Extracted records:
***
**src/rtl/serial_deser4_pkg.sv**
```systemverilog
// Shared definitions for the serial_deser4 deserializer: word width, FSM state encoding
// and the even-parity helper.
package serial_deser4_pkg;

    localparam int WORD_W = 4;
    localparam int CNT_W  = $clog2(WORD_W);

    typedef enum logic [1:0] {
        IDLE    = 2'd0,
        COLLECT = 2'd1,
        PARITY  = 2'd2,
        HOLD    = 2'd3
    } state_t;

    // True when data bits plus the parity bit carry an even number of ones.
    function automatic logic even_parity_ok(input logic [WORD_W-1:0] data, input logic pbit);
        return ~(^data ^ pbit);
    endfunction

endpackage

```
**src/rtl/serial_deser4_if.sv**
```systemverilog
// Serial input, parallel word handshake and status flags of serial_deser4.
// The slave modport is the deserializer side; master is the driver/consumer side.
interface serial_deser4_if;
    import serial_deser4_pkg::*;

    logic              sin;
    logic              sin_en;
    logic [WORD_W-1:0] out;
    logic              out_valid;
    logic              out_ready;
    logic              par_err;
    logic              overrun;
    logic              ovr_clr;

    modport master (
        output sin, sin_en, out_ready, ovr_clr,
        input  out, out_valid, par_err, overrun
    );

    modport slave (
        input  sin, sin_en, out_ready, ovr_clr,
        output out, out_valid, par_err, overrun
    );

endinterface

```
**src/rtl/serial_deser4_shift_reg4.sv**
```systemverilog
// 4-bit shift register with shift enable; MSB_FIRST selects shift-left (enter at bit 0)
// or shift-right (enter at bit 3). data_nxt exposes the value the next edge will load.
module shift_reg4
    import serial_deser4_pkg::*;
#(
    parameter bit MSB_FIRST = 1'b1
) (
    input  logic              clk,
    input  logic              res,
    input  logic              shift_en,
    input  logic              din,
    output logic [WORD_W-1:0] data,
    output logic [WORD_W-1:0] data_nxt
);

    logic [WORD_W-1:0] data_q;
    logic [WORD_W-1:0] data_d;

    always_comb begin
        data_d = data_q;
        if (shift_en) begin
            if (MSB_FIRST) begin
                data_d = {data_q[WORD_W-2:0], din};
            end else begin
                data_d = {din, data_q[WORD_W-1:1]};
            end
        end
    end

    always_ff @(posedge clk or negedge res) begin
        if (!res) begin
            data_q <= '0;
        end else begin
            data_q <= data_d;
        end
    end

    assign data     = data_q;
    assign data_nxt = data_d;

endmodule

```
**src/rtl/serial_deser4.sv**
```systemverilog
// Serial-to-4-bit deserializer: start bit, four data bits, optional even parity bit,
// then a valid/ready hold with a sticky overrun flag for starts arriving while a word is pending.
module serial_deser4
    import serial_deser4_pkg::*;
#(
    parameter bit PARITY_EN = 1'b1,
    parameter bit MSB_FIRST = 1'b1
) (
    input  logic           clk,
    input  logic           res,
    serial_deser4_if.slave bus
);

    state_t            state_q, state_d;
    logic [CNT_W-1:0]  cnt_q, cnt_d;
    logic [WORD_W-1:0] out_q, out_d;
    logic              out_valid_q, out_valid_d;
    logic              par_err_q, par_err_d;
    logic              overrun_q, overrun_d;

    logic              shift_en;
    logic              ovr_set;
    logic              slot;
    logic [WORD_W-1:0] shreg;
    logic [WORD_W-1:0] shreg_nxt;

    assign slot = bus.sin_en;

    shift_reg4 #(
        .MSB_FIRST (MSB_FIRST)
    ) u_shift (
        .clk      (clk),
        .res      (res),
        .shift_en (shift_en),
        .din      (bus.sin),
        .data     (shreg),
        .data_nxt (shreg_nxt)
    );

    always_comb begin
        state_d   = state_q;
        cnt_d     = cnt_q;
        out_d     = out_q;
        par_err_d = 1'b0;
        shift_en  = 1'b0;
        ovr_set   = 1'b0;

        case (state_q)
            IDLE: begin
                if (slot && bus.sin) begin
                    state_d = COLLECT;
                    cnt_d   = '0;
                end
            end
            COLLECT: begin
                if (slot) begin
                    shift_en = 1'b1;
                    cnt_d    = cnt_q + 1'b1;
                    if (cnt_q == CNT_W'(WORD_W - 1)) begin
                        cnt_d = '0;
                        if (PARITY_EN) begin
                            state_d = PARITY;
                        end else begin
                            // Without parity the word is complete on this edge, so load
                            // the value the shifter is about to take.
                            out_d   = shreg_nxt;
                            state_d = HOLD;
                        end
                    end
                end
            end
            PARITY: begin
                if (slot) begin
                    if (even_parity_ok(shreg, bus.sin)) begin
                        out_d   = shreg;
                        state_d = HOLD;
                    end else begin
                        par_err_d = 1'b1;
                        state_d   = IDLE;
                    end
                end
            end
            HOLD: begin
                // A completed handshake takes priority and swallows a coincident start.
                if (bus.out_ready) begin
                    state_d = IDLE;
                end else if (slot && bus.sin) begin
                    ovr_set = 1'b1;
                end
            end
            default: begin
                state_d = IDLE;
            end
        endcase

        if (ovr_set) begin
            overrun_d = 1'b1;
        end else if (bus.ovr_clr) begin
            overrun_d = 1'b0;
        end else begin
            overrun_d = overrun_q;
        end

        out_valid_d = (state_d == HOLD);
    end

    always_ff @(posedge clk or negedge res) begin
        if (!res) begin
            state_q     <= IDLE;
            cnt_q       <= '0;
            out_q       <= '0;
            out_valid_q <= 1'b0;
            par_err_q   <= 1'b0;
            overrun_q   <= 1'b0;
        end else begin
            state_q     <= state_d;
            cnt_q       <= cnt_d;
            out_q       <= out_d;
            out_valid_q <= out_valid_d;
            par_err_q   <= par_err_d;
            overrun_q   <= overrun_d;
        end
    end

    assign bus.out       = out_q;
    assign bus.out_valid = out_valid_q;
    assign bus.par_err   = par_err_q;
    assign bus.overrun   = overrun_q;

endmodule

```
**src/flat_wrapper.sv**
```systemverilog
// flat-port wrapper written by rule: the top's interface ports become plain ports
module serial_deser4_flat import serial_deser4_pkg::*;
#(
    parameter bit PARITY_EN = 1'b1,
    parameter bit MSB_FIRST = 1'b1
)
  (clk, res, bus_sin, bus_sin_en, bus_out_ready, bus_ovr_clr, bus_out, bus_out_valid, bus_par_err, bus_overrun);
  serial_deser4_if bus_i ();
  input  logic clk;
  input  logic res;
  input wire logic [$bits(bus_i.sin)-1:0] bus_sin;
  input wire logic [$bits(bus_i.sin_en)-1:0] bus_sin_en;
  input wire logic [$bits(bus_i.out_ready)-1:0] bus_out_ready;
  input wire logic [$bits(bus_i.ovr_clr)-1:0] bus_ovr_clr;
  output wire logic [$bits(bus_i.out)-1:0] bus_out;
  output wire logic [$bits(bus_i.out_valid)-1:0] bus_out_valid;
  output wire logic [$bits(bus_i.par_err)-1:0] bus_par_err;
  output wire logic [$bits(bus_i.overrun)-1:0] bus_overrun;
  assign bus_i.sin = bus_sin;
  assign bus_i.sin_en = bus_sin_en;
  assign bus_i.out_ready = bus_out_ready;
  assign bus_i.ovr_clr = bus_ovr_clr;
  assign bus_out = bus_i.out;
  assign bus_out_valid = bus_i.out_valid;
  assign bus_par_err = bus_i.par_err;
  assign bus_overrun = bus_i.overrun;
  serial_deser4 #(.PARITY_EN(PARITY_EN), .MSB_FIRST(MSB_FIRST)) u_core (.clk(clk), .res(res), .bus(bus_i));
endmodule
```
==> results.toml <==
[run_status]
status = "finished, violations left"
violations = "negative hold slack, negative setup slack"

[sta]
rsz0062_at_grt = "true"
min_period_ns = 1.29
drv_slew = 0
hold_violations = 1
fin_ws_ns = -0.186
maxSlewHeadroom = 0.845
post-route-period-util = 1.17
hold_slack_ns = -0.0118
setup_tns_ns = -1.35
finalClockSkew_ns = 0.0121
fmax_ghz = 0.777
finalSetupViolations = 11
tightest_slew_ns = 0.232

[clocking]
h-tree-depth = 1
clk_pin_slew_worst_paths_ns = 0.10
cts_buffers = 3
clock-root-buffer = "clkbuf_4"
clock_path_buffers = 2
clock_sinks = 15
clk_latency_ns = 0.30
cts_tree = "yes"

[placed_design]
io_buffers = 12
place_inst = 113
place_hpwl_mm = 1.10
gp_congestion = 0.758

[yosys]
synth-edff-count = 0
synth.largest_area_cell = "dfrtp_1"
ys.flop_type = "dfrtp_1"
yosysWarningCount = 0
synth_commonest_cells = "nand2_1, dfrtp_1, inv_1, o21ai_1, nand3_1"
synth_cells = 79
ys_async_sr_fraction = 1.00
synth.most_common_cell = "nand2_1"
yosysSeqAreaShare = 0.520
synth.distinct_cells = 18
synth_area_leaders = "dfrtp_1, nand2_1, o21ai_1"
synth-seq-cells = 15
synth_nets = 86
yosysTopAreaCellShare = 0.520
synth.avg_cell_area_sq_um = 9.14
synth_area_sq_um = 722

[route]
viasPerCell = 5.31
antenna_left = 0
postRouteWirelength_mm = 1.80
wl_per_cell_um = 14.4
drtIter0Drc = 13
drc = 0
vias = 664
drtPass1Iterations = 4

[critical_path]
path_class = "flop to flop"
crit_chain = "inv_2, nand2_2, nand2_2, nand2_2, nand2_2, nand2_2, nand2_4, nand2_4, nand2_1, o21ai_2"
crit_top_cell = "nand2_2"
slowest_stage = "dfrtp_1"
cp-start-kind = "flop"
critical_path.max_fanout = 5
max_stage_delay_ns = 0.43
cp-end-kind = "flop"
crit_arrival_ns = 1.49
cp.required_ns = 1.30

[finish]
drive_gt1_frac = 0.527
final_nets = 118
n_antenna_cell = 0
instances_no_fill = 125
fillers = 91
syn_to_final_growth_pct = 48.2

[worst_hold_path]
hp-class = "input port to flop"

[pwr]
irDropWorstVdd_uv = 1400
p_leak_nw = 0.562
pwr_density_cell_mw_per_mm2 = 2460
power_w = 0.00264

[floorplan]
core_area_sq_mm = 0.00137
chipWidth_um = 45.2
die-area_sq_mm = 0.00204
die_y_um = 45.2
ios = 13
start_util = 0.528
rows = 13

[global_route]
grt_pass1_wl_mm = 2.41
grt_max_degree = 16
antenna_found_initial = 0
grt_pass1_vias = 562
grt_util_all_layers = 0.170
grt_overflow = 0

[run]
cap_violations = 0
***
- What needs to be done
Of all the entries above, output exactly the lines between the one holding "gp_congestion = 0.758" and the one holding "yosysTopAreaCellShare = 0.520", inclusive.

- Answer to this task
gp_congestion = 0.758

[yosys]
synth-edff-count = 0
synth.largest_area_cell = "dfrtp_1"
ys.flop_type = "dfrtp_1"
yosysWarningCount = 0
synth_commonest_cells = "nand2_1, dfrtp_1, inv_1, o21ai_1, nand3_1"
synth_cells = 79
ys_async_sr_fraction = 1.00
synth.most_common_cell = "nand2_1"
yosysSeqAreaShare = 0.520
synth.distinct_cells = 18
synth_area_leaders = "dfrtp_1, nand2_1, o21ai_1"
synth-seq-cells = 15
synth_nets = 86
yosysTopAreaCellShare = 0.520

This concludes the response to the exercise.